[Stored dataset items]
++++++++++

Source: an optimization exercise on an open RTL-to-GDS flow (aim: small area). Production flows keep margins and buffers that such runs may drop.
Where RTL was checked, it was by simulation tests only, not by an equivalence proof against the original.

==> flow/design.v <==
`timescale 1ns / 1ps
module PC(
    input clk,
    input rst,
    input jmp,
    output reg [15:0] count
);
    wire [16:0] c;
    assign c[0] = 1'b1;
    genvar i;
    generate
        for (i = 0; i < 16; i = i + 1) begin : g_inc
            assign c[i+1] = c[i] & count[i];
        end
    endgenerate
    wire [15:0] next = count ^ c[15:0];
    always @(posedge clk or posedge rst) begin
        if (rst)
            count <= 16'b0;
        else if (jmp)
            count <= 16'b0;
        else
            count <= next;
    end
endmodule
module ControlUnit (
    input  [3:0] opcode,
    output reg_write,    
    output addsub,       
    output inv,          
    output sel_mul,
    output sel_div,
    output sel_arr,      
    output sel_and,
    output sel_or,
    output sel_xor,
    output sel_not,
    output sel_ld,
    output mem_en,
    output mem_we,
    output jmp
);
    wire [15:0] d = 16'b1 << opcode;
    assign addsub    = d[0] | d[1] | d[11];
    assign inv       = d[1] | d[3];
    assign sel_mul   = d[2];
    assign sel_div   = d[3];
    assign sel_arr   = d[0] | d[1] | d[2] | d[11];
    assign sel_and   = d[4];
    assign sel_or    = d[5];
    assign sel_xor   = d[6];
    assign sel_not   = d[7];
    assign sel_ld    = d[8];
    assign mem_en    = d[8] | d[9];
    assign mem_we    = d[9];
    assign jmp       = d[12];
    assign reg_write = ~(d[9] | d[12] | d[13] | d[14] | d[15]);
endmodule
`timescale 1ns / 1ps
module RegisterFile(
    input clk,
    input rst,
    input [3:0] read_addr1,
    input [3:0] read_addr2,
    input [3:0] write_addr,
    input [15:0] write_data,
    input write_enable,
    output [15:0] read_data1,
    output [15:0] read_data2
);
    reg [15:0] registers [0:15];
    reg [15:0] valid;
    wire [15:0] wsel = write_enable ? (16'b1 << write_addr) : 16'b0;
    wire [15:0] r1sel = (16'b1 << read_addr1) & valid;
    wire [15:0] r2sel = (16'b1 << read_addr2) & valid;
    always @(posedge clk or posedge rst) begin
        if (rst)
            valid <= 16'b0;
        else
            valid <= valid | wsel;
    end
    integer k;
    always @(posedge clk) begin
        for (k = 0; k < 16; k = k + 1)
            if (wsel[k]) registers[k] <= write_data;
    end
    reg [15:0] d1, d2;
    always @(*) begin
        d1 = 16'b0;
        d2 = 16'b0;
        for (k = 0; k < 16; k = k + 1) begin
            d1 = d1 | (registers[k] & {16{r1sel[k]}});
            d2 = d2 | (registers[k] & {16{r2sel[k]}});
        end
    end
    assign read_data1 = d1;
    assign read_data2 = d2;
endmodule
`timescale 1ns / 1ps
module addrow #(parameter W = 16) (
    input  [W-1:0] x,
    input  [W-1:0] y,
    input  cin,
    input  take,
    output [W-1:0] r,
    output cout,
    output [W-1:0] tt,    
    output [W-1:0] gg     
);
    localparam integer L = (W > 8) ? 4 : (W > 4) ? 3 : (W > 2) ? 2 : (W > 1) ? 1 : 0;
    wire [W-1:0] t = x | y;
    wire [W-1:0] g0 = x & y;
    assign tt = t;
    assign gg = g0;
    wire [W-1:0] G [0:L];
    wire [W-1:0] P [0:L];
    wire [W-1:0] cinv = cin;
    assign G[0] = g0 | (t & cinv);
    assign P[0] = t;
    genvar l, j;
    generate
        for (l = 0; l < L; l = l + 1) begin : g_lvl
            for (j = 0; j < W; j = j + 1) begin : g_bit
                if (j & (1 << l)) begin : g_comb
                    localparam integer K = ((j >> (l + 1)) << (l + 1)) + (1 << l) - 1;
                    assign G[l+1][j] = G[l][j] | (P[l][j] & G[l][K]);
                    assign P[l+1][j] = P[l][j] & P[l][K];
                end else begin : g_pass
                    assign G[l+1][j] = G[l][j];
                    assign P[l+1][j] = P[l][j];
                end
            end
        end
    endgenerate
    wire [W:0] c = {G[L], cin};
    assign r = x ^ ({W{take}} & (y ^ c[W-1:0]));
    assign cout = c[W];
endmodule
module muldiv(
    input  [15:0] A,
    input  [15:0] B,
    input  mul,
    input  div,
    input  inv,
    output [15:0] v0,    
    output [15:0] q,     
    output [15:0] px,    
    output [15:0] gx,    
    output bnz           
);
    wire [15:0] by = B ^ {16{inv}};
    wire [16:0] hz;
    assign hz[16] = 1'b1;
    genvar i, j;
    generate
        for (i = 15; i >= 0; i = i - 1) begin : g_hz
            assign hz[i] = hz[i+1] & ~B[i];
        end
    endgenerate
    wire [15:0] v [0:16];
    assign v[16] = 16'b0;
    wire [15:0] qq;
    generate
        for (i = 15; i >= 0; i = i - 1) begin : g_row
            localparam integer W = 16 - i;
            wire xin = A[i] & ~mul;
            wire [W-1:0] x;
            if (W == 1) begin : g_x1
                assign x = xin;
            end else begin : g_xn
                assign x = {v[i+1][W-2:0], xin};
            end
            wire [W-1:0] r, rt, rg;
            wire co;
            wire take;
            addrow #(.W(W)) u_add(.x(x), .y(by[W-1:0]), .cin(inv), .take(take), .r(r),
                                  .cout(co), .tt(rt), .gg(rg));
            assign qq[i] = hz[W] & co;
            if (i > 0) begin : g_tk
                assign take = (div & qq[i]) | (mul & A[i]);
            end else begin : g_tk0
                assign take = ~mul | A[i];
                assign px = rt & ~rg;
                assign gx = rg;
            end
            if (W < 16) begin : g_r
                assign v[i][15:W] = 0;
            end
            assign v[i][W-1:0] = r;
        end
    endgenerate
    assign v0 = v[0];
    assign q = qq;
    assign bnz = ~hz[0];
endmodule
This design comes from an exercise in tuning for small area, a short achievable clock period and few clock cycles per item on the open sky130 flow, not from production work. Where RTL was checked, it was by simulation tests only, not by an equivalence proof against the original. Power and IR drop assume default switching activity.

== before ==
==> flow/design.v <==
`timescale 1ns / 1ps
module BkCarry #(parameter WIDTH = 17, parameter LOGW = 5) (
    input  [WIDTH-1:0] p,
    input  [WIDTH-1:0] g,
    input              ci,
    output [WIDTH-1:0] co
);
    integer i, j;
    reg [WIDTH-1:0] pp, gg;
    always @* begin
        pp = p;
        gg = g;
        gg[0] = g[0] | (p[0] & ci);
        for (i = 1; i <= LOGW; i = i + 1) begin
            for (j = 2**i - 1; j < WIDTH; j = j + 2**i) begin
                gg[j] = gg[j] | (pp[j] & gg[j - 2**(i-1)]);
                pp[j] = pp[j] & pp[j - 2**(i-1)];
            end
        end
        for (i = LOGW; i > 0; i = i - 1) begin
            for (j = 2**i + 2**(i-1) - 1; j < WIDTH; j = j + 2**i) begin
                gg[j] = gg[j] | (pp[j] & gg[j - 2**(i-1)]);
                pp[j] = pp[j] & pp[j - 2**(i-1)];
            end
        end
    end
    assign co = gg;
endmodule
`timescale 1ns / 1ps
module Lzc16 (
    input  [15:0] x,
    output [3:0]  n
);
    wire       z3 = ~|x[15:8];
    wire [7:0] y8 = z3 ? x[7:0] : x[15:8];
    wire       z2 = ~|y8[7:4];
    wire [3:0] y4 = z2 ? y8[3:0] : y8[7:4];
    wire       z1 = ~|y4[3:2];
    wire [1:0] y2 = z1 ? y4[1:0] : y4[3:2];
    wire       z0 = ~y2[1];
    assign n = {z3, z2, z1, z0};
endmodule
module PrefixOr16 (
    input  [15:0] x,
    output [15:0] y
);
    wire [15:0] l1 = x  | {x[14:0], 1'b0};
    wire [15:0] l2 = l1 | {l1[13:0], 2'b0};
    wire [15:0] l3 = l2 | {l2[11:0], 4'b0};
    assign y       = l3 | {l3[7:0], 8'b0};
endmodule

++++++++++

If a line above contains the word "valid", list it.

■ TASK SOLUTION
    reg [15:0] valid;
    wire [15:0] r1sel = (16'b1 << read_addr1) & valid;
    wire [15:0] r2sel = (16'b1 << read_addr2) & valid;
            valid <= 16'b0;
            valid <= valid | wsel;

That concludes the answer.